If I had to hazard a guess, I'd venture that retention was one of the primary goals, as much as making the public statement of support for parity among all providers.
I don't identify where I live on the internet, except to say it is one of the independent practice states. AANP - State Practice Environment.
Not red or blue, but a "green" state, lol.
I was a new graduate NP when I came here. I did do a one year unpaid Family Practice NP Residency, but that was my choice and not formally part of my educational program. I was not yet a DNP, nor had I yet attained my orthopedic NP certification. Strictly a FNP with a strong CV.
We moved out of NC because I refused to work in a state with restricted or reduced practice. When choosing from the remaining states, the priority was where my partner could advance her career and where our children still in secondary school could enjoy the opportunities they were seeking. Once my partner found an opportunity in an otherwise acceptable locale, ,we just moved. I didn't even begin looking for work until I had been here another year. I spent a long time looking for a job that I really wanted, turning down several in the process. When I accepted this job, the pay was somewhat low, but I appreciated the support for my DNP goals and the respect with which the physicians treated their NP colleagues, and vice versa. Money was not a motivator to take the job, else wise I'd have taken one of the more lucrative offers. I'd been here a few years when the changes to the pay structure came about. I did nothing to affect them, they just happened.
So the only advice I have is take a job that you love and perform it passionately, and the rewards will be abundant. Do not take or stay in any position to which you don't desperately want to devote yourself. Do not allow peers to regard you as "less than." That is what we have always lived by, and what we tell our kids. I do't have any other secret approach to NP parity or happiness in this world.
Good luck.
Very well said BlueDevil!
Thank you!!! It is still a long journey I have but I feel like I have directions :)
nomadcrna, DNP, CRNA, NP
730 Posts
We do the EXACT same job. Why not receive the same pay?
you might feel different when you become a NP.
Money is always a consideration when pursuing extra school - school is an investment and no one would spend money without the hope of making a good return. Anyone who says otherwise is foolish.Having said that, for me my decision to pursue NP over MD was a variety of things (starting school this Fall!). Yes, MDs make more money if they specialize, but the investment they put in is far greater. They spend HUGE sums of money, and many graduate (including the interest that accrues during residency) with $300,000+ in debt. This forces them to make decisions based on income, and perhaps not to practice the way they hoped to. Many physicians don't become "wealthy" until late 30s or 40s if they started med school at a young age.NPs on the other hand don't have the same monetary or time investment (though some NP schools are charging outrageous tuition these days).
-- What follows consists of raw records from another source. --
===== src/inc/acmp_ctrl_defines.svh =====
// register offsets, field positions and reset values of the comparator control block
// assumes inclusion by bare name from the design and bench files
// Function
// one 8-bit status and control register holds all controls and the flag
// bit 7 enables the comparator module
// bit 6 selects positive pin (0) or bandgap reference (1) as non-inverting input
// inverting input is always the negative input pin
// comparator output high while non-inverting input exceeds inverting input
// bit 5 event flag is set on each compare event chosen by mode
// writing 1 to bit 5 clears the flag, writing 0 leaves it
// bits 1:0 mode: 00 fall, 01 rise, 10 fall, 11 either edge
// interrupt request while flag set and bit 4 enable is 1
// bit 3 reads the present comparator output
// comparator output status forced to 0 and reads 0 while disabled
// bit 2 drives the comparator output onto the output pin
// comparator output passes two flip-flops before edge detection; the code passes three (meta_q, sync_q, then cmp_out_q)
`ifndef ACMP_CTRL_DEFINES_SVH
`define ACMP_CTRL_DEFINES_SVH

`define SC_OFFSET 4'h0
`define IRQ_STATUS_OFFSET 4'h4
`define IRQ_MASK_OFFSET 4'h8
`define SC_RESET 8'h00
`define MASK_RESET 8'h00
`define BIT_ENABLE 7
`define BIT_REF_SEL 6
`define BIT_FLAG 5
`define BIT_IRQ_EN 4
`define BIT_OUT_STATUS 3
`define BIT_PIN_EN 2
`define MODE_MSB 1
`define MODE_LSB 0
`define EV_RISE_BIT 0
`define EV_FALL_BIT 1
`define EV_FLAG_BIT 2
`define UNMAPPED_READ 32'h00000000

`endif


===== src/inc/acmp_ctrl_pkg.sv =====
// types shared by the comparator control block
// assumes the defines header sits beside it on the include path
package acmp_ctrl_pkg;
    typedef enum logic [1:0] {
        mode_fall_a,
        mode_rise,
        mode_fall_b,
        mode_both
    } edge_mode_e;
    typedef enum logic [1:0] {
        bus_idle,
        bus_answer
    } bus_state_e;
endpackage


===== src/rtl/acmp_sync.sv =====
// two-flop synchroniser for the analog comparator output
// assumes a single clock and an asynchronous active-low reset
`timescale 1ns/10ps
module acmp_sync (
    input wire logic clock,
    input wire logic nrst,
    input wire logic async_in,
    output logic sync_out
);
    logic meta_q;
    logic meta_d;
    logic sync_q;
    logic sync_d;

    always_comb begin
        meta_d = async_in;
        sync_d = meta_q;
    end

    // only the second stage is visible outside
    always_ff @(posedge clock or negedge nrst) begin
        if (!nrst) begin
            meta_q <= 1'b0;
            sync_q <= 1'b0;
        end else begin
            meta_q <= meta_d;
            sync_q <= sync_d;
        end
    end

    assign sync_out = sync_q;
endmodule


===== src/rtl/acmp_ctrl.sv =====
// control and event logic around one analog comparator, avalon-mm slave
// assumes the analog core compares the selected inputs and returns an async digital result
//
// Added by the designer: register access over Avalon-MM and the register offsets.
`timescale 1ns/10ps
`include "acmp_ctrl_defines.svh"
module acmp_ctrl
    import acmp_ctrl_pkg::*;
(
    input wire logic clock,
    input wire logic nrst,
    input wire logic [3:0] address,
    input wire logic read,
    input wire logic write,
    input wire logic [31:0] writedata,
    input wire logic [3:0] byteenable,
    output logic [31:0] readdata,
    output logic waitrequest,
    input wire logic analog_cmp_out,
    output logic analog_enable,
    output logic reference_input_select,
    output logic negative_input_route,
    output logic comparator_output_pin,
    output logic comparator_output_pin_oe,
    output logic irq,
    output logic compare_irq
);

    ////////////////////////////////////////////////////////////////////////////
    // synchroniser

    logic cmp_sync;

    acmp_sync u_sync (
        .clock(clock),
        .nrst(nrst),
        .async_in(analog_cmp_out),
        .sync_out(cmp_sync)
    );

    ////////////////////////////////////////////////////////////////////////////
    // state

    logic [7:0] sc_q;
    logic [7:0] sc_d;
    logic [7:0] irq_status_q;
    logic [7:0] irq_status_d;
    logic [7:0] irq_mask_q;
    logic [7:0] irq_mask_d;
    logic cmp_out_q;
    logic cmp_out_d;
    logic cmp_prev_q;
    logic cmp_prev_d;
    bus_state_e bus_q;
    bus_state_e bus_d;
    logic [31:0] rdata_q;
    logic [31:0] rdata_d;
    logic irq_q;
    logic irq_d;
    logic cirq_q;
    logic cirq_d;
    logic pin_q;
    logic pin_d;
    logic pin_oe_q;
    logic pin_oe_d;
    logic en_q;
    logic en_d;
    logic ref_q;
    logic ref_d;
    logic wait_q;
    logic wait_d;
    logic route_q;
    logic route_d;

    logic rise_ev;
    logic fall_ev;
    logic cmp_event;
    logic sc_wr;
    logic status_rd;
    logic mask_wr;

    function automatic logic edge_hit(input logic [1:0] mode, input logic rise,
                                      input logic fall);
        case (edge_mode_e'(mode))
            mode_rise: edge_hit = rise;
            mode_both: edge_hit = rise | fall;
            mode_fall_a: edge_hit = fall;
            mode_fall_b: edge_hit = fall;
            default: edge_hit = fall;
        endcase
    endfunction

    function automatic logic hit(input logic [3:0] a, input logic [3:0] off);
        hit = (a == off);
    endfunction

    ////////////////////////////////////////////////////////////////////////////
    // next state

    always_comb begin
        sc_wr = (bus_q == bus_answer) && write && hit(address, `SC_OFFSET) && byteenable[0];
        mask_wr = (bus_q == bus_answer) && write && hit(address, `IRQ_MASK_OFFSET)
                  && byteenable[0];
        // cleared at the edge the word is captured, so no event falls between the two
        status_rd = (bus_q == bus_idle) && read && hit(address, `IRQ_STATUS_OFFSET);

        // output status held at 0 while disabled
        cmp_out_d = sc_q[`BIT_ENABLE] ? cmp_sync : 1'b0;
        // edges seen on the synchronised value only
        cmp_prev_d = cmp_out_q;
        rise_ev = cmp_out_q & ~cmp_prev_q;
        fall_ev = ~cmp_out_q & cmp_prev_q;
        // disable drops output to 0; that edge is suppressed to avoid a false event
        cmp_event = sc_q[`BIT_ENABLE] && sc_q[`BIT_ENABLE] == en_q
                    && edge_hit(sc_q[`MODE_MSB:`MODE_LSB], rise_ev, fall_ev);

        sc_d = sc_q;
        if (sc_wr) begin
            sc_d[`BIT_ENABLE] = writedata[`BIT_ENABLE];
            sc_d[`BIT_REF_SEL] = writedata[`BIT_REF_SEL];
            sc_d[`BIT_IRQ_EN] = writedata[`BIT_IRQ_EN];
            sc_d[`BIT_PIN_EN] = writedata[`BIT_PIN_EN];
            sc_d[`MODE_MSB:`MODE_LSB] = writedata[`MODE_MSB:`MODE_LSB];
            if (writedata[`BIT_FLAG]) begin
                sc_d[`BIT_FLAG] = 1'b0;
            end
        end
        if (cmp_event) begin
            sc_d[`BIT_FLAG] = 1'b1; // set wins over clear
        end
        sc_d[`BIT_OUT_STATUS] = cmp_out_d & sc_d[`BIT_ENABLE];

        irq_status_d = irq_status_q;
        if (status_rd) begin
            irq_status_d = 8'h00;
        end
        irq_status_d[`EV_RISE_BIT] = irq_status_d[`EV_RISE_BIT] | (sc_q[`BIT_ENABLE] & rise_ev);
        irq_status_d[`EV_FALL_BIT] = irq_status_d[`EV_FALL_BIT] | (sc_q[`BIT_ENABLE] & fall_ev);
        irq_status_d[`EV_FLAG_BIT] = irq_status_d[`EV_FLAG_BIT] | cmp_event;

        irq_mask_d = mask_wr ? writedata[7:0] : irq_mask_q;

        // irq from the flag only through its enable
        cirq_d = sc_d[`BIT_FLAG] & sc_d[`BIT_IRQ_EN];
        irq_d = |(irq_status_d & irq_mask_d);

        pin_d = cmp_out_d;
        pin_oe_d = sc_d[`BIT_PIN_EN] & sc_d[`BIT_ENABLE];
        en_d = sc_q[`BIT_ENABLE];
        ref_d = sc_d[`BIT_REF_SEL];
        route_d = 1'b1; // inverting side fixed to negative pin
    end

    ////////////////////////////////////////////////////////////////////////////
    // bus slave: one wait cycle, answer in the second

    always_comb begin
        bus_d = bus_idle;
        rdata_d = rdata_q;
        if (bus_q == bus_idle && (read || write)) begin
            bus_d = bus_answer;
            rdata_d = `UNMAPPED_READ;
            if (read) begin
                case (address)
                    `SC_OFFSET: rdata_d = {24'h000000, sc_q};
                    `IRQ_STATUS_OFFSET: rdata_d = {24'h000000, irq_status_q};
                    `IRQ_MASK_OFFSET: rdata_d = {24'h000000, irq_mask_q};
                    default: rdata_d = `UNMAPPED_READ;
                endcase
            end
        end
        wait_d = ~(bus_d == bus_answer);
    end

    ////////////////////////////////////////////////////////////////////////////
    // registers

    always_ff @(posedge clock or negedge nrst) begin
        if (!nrst) begin
            sc_q <= `SC_RESET;
            irq_status_q <= 8'h00;
            irq_mask_q <= `MASK_RESET;
            cmp_out_q <= 1'b0;
            cmp_prev_q <= 1'b0;
            bus_q <= bus_idle;
            rdata_q <= 32'h00000000;
            irq_q <= 1'b0;
            cirq_q <= 1'b0;
            pin_q <= 1'b0;
            pin_oe_q <= 1'b0;
            en_q <= 1'b0;
            ref_q <= 1'b0;
            wait_q <= 1'b1;
            route_q <= 1'b1;
        end else begin
            sc_q <= sc_d;
            irq_status_q <= irq_status_d;
            irq_mask_q <= irq_mask_d;
            cmp_out_q <= cmp_out_d;
            cmp_prev_q <= cmp_prev_d;
            bus_q <= bus_d;
            rdata_q <= rdata_d;
            irq_q <= irq_d;
            cirq_q <= cirq_d;
            pin_q <= pin_d;
            pin_oe_q <= pin_oe_d;
            en_q <= en_d;
            ref_q <= ref_d;
            wait_q <= wait_d;
            route_q <= route_d;
        end
    end

    always_comb begin
        readdata = rdata_q;
        waitrequest = wait_q;
        irq = irq_q;
        compare_irq = cirq_q;
        comparator_output_pin = pin_q;
        comparator_output_pin_oe = pin_oe_q;
        analog_enable = sc_q[`BIT_ENABLE];
        reference_input_select = ref_q;
        negative_input_route = route_q;
    end
endmodule


===== config.mk =====
export PLATFORM = sky130hd
export DESIGN_NAME = acmp_ctrl
export DESIGN_NICKNAME = d
export VERILOG_FILES = /design/src/inc/acmp_ctrl_pkg.sv /design/src/rtl/acmp_sync.sv /design/src/rtl/acmp_ctrl.sv
export VERILOG_INCLUDE_DIRS = /design/src /design/src/inc
export SDC_FILE = /design/constraint.sdc
export NUM_CORES = 1
export LEC_CHECK = 0
export ABC_AREA = 0
export BUFFER_PORTS_ARGS = -buffer_cell sky130_fd_sc_hd__buf_2
export CAP_MARGIN = 20
export CORE_ASPECT_RATIO = 0.9
export CORE_MARGIN = 2
export CORE_UTILIZATION = 51
export CTS_CLUSTER_SIZE = 28
export DETAILED_ROUTE_END_ITERATION = 10
export GPL_ROUTABILITY_DRIVEN = 0
export PLACE_DENSITY = 0.9
export SLEW_MARGIN = 20
export SYNTH_ARGS = -nofsm -noshare
export SYNTH_HDL_FRONTEND = slang
export SYNTH_SLANG_ARGS = --single-unit

===== constraint.sdc =====
create_clock -name clock -period 4.75 [get_ports clock]
set_clock_uncertainty 0.15 [all_clocks]
set_input_delay 0.7125 -clock clock [delete_from_list [all_inputs] [get_ports clock]]
set_output_delay 0.7125 -clock clock [all_outputs]
set_load 0.005 [all_outputs]

* Word level (Yosys, flattened, before mapping)
Index checks and enable logic that the tools add are counted.
Cells by class: eq/ne operators 8, muxes and demuxes 11, bitwise logic cells 15, reduce and logical (&&, ||, !) cells 16
Operators with widths (count):
- 8-bit 2-to-1 mux | 3
- 8-bit one-hot mux with 3 select lines | 1
- 1-bit logical AND | 10
- 8-bit AND | 1
- 8-bit OR reduction | 1
- 1-bit AND | 7
- 2-bit by 1-bit equality test with 1-bit output, second input constant | 3
- 2-bit equality test, second input constant | 2
- 4-bit by 3-bit equality test with 1-bit output, second input constant | 1
- 4-bit equality test, second input constant | 1
- 2-bit logical NOT | 2
- 4-bit logical NOT | 1
- 1-bit 2-to-1 mux | 4
- 4-bit 2-to-1 mux | 1
- 1-bit OR | 4
- 3-bit 2-to-1 mux | 1
- 1-bit inverter | 3
- 1-bit one-hot mux with 3 select lines | 1
- 2-bit OR reduction | 1
- 1-bit equality test | 1
- 1-bit logical OR | 1
Word-level totals: flip-flop bits (word level) 68, input port bits 45, word-level logic and storage cells 66

* Logic depth before layout (Yosys ltp)
Gate-level depths: netlist (run 1).
depth after elaboration 8, gate-level depth with buffers 7

* Cells and area by module
From an unflattened synthesis (run 1), not the netlist that was laid out.
Second synthesis, totals: cell total of the unflattened synthesis 175, area total of the unflattened synthesis 1994.4 um2
By module, submodules not included:
- acmp_ctrl | instances 1, cells an instance 173, area each 1944.4 um2, seq. area each 1002.2 um2
- acmp_sync | instances 1, cells an instance 2, area each 50.0 um2, seq. area each 50.0 um2

* Worst setup path after synthesis (run 1)
OpenSTA, ideal clock, no wires.
path type input port to flip-flop, from input address[1], to register irq_q (netlist: irq), arrival 2315 ps, required time 4465 ps, setup slack 2150 ps, cell stages on the path 5, path through or3b_2 > nor2_1 > mux2_2 > a2111oi_2 > nand4_1
Between the ends: cells in the longest elaborated chain, start to end 6, elaborated cells between the ends (all ways) 12, classes of those cells eq/ne: 2; mux: 2; bitwise: 4; reduce/logical: 4
Ends and longest elaborated chain:
- start, declared | line acmp_ctrl.sv:12 | input wire logic [3:0] address,
- 4-bit equality test | line acmp_ctrl.sv:94 | hit = (a == off);
- 1-bit logical AND (2 in series) | line acmp_ctrl.sv:102 | mask_wr = (bus_q == bus_answer) && write && hit(address, `IRQ_MASK_OFFSET)
- 8-bit 2-to-1 mux | line acmp_ctrl.sv:141 | irq_mask_d = mask_wr ? writedata[7:0] : irq_mask_q;
- net irq_mask_d[1] | line acmp_ctrl.sv:49 | logic [7:0] irq_mask_d;
- 8-bit AND | line acmp_ctrl.sv:145 | irq_d = |(irq_status_d & irq_mask_d);
- 8-bit OR reduction | line acmp_ctrl.sv:145
- net irq_d | line acmp_ctrl.sv:59 | logic irq_d;
- end signal, assigned | line acmp_ctrl.sv:203 | irq_q <= irq_d;
- end, declared | line acmp_ctrl.sv:58 | logic irq_q;
The timed path passes the listed nets, and every way through them passes these cells. A chain may end at the register's enable or synchronous reset.

* Worst setup path after layout (run 1)
Same ends and word-level chain as after synthesis.

==> results of run 1 <==
==> cell usage after synthesis <==
library cell and instances:
dfrtp_1 41, buf_4 25, nand2_1 18, o21ai_0 15
mux2_2 11, a22o_1 9, mux2i_1 8, inv_1 5
a21oi_1 4, and2_2 4, nand3_1 4, and2_1 3
a22oi_1 2, clkbuf_1 2, conb_1 2, ha_1 2
nand2b_1 2, nor3b_1 2, a2111oi_2 1, a21o_1 1
and4b_1 1, buf_2 1, dfstp_2 1, nand4_1 1
nand4b_1 1, nor2_1 1, nor2b_1 1, nor3_1 1
o211ai_1 1, o21a_1 1, o21bai_2 1, or2_2 1
or2_4 1, or3b_2 1, or4b_4 1
==> placed cells by master, fill, tap and decap left out, types with 2 or more instances in the layout <==
cell / instances
a21oi_1: 4
ha_1: 2
conb_1: 25
a22o_1: 9
a22oi_1: 2
o21ai_0: 15
clkbuf_8: 6
inv_1: 5
and2_1: 3
and2_2: 4
nor3b_1: 2
nand3_1: 4
dfrtp_1: 41
buf_2: 32
nand2b_1: 2
nand2_1: 18
mux2i_1: 8
mux2_2: 11
==> worst max-delay path, stage by stage <==
cell       delay (ns)
buf_2            0.12
or3b_2           0.51
nor2_1           0.41
mux2_2           0.41
a2111oi_2        0.37
nand4_1          0.14
==> cells by family (layout without fill, tap and decap cells) <==
kind of cell             after synthesis  in the layout
AND/OR/NAND/NOR                       43             43
AO/OA/AOI/OAI                         35             35
multiplexers                          19             19
other                                  2             25
flip-flops                            42             42
adder cells (fa/ha/maj)                2              2
buffers and inverters                 33             45
==> worst paths after layout <==
check	slack, ns	cells past startpoint	startpoint	endpoint
worst min register to register	0.21	0	u_sync.meta_q	u_sync.sync_out
worst min-delay path	0.21	0	u_sync.meta_q	u_sync.sync_out
worst max-delay path	2.09	6	address[1]	irq
min in group asynchronous	0.39	1	nrst	u_sync.meta_q
max in group asynchronous	3.51	1	nrst	irq_mask_q[2]
worst max register to register	2.50	5	bus_q[0]	irq
==> area by class of cell <==
type / count / area (µm²) / area share, %
Sequential cell: 42 / 1052 / 48.22
Multi-Input combinational cell: 124 / 802.0 / 36.75
Timing Repair Buffer: 32 / 160.2 / 7.339
Clock buffer: 7 / 86.33 / 3.956
Tap cell: 46 / 57.56 / 2.638
Inverter: 5 / 18.77 / 0.8601
Clock inverter: 1 / 5.005 / 0.2294
==> state kept, by name (all words and copies together), names as in the netlist <==
register and flops:
comparator_output_pin 1, cmp_prev_q 1, bus_q 1, sc_q 8, en_q 1, irq_mask_q 8, comparator_output_pin_oe 1, readdata 8
compare_irq 1, waitrequest 1, irq_status_q 8, irq 1, u_sync.sync_out 1, u_sync.meta_q 1
==> power groups by stage <==
stage               clock network, mW  registers, mW  logic [mW]
floorplan                           0          0.411      0.0723
global placement                    0          0.414      0.0897
detailed placement                  0          0.416      0.0921
CTS                             0.241          0.409      0.0935
global route                    0.255          0.413       0.105
finish                          0.233          0.409      0.0925
==> metal layers <==
| metal | vias up | global-route usage (%) | wire length (µm) |
|---|---|---|---|
| met5 | - | 0 | 0 |
| met4 | 0 | 7.212 | 61 |
| met3 | 8 | 4.000 | 263 |
| met2 | 58 | 29.40 | 1796 |
| met1 | 648 | 23.84 | 1555 |
| li1 | 627 | - | - |
==> impl_metrics.csv, run 1 <==
group,metric,value,unit
drt,vias,1341,
synthesis,synth_mux_area_share,10.26,%
synthesis,yosysSeqAreaShare,52.96,%
final_layout,fin_area,2182,µm²
outcome,status,"completed",
cts,ctsLongestPathBuffers,2,
final_layout,utilization,58.48,%
synthesis,synth_fa_ha_area_share,1.259,%
global_routing,antenna_found_initial,0,
drt,drc,0,
final_layout,finalNonFillerCells,257,
synthesis,synth_top_family_by_area,"simple AND/OR/NAND/NOR gates",
final_layout,nFillCells,318,
timing,max_freq,376.1,MHz
critical_path,cp-end-kind,"flip-flop",
placement,pre_cts_slack,1.766,ns
drt,firstDrtPassIters,4,
synthesis,syn_area,1987,µm²
timing,rsz0062_at_grt,"false",
job,max_cap_viol_count,0,
floorplan,dieHeight,63.22,µm
critical_path,cp.required,4.77,ns
floorplan,initial_utilization,53.25,%
cts,path_clk_slew,0.08,ns
pwr,power,734.0,µW
cts,cts_max_level,2,
critical_path,worstSetupPathType,"in -> reg",
pwr,p_int,547.2,µW
timing,hold_violations,0,
timing,finalSetupViolations,0,
synthesis,synth_top_cell_area_share,51.64,%
floorplan,die_area,4412,µm²
cts,cts_tree,"built",
synthesis,synth-xor-area-share,0,%
floorplan,num_rows,21,
floorplan,io_pins,85,
pwr,seqPwrFrac,55.7,%
placement,place_area,2091,µm²
synthesis,synth_compound_area_share,11.96,%
synthesis,ys_top_cells_by_area,"dfrtp_1, buf_4, mux2_2, mux2i_1, a22o_1",
pwr,power.density,336.4,nW/µm²
placement,dpl.cell_count,249,
drt,first_iter_violations,80,
drt,routed_wl,3.677,mm
hold_path,min_path_type,"reg -> reg",
critical_path,crit_fanout,5,
pwr,p_clk_share,31.7,%
critical_path,worstSetupStartpointType,"input pin",
cts,cts_made_buffers,5,
critical_path,arrival,2.68,ns
placement,io_buffers,32,
floorplan,die_w,69.80,µm
synthesis,yosys.area.top_type,"dfrtp_1",
pwr,p_sw,186.7,µW
drt,wire_per_inst,14.31,µm
synthesis,yosys_warnings,0,
cts,cts_setup_buffers,0,
timing,fin_crit,2.659,ns
final_layout,area_delta_synth_final,9.824,%
final_layout,final_nets,257,
synthesis,synthCells,176,
timing,setup_ws,2.091,ns
pwr,ir_worst_vdd,0.1735,mV
global_routing,grt_max_degree,43,
synthesis,synth_seq_cells,42,
synthesis,synth.distinct_cells,35,
drt,via_per_inst,5.218,
global_routing,grt_overflow,0,
timing,tightestPinTransition,0.8805,ns
drt,detail-route-antenna-nets,0,
floorplan,coreArea,3731,µm²
cts,clock-sinks,42,
final_layout,diodes,0,
cts,hold_buffers,0,
global_routing,grt_pass1_wl,6.223,mm
global_routing,grt_pass1_vias,1318,
final_layout,drive_gt1_share,28.91,%
timing,holdWs,0.2053,ns
synthesis,synthSimpleGateAreaFrac,12.15,%
timing,relSlewSlack,41.30,%
synthesis,avgSynthCellArea,11.29,µm²
timing,slew_violations,0,
pwr,swShare,25.44,%
placement,dp_hpwl,2.642,mm
cts,ctsResizeCount,0,
pwr,p_leak,1.153,nW
cts,clk_latency,0.29,ns
timing,post-route-period-util,55.98,%
pwr,comb_power_share,12.6,%
timing,tns,0,ns
cts,clockRootBuffer,"clkbuf_8",
global_routing,groute.usage.overall,18.15,%
Power figures use the tool's default switching activity.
It's possible to be an NP by age 24 if you go straight through (BSN age 22, MSN age 24) with very little debt if you had undergrad financial aid and tuition reimbursement from the hospital from the MSN. As an NP, it's unlikely to you'll ever get close to an MD starting salary, but you get to be "comfortable" early on without the fear or crushing debt and being unable to start a family until your 40s. You also get the chance to work in more underserved areas as the bottom line isn't quite as important. It's a trade-off.I'm a huge proponent of NPs, but I honestly don't think they should receive the salary of an MD. Do many of the duties overlap? Of course, but the MD has (in most cases), made much bigger sacrifices and he or she deserves the bigger check. It is unfair for NPs to demand full recognition of their educational training while not giving the same courtesy to MDs. In order for these silly turf wars to end, NPs and MDs must recognize each other's strengths and limitations.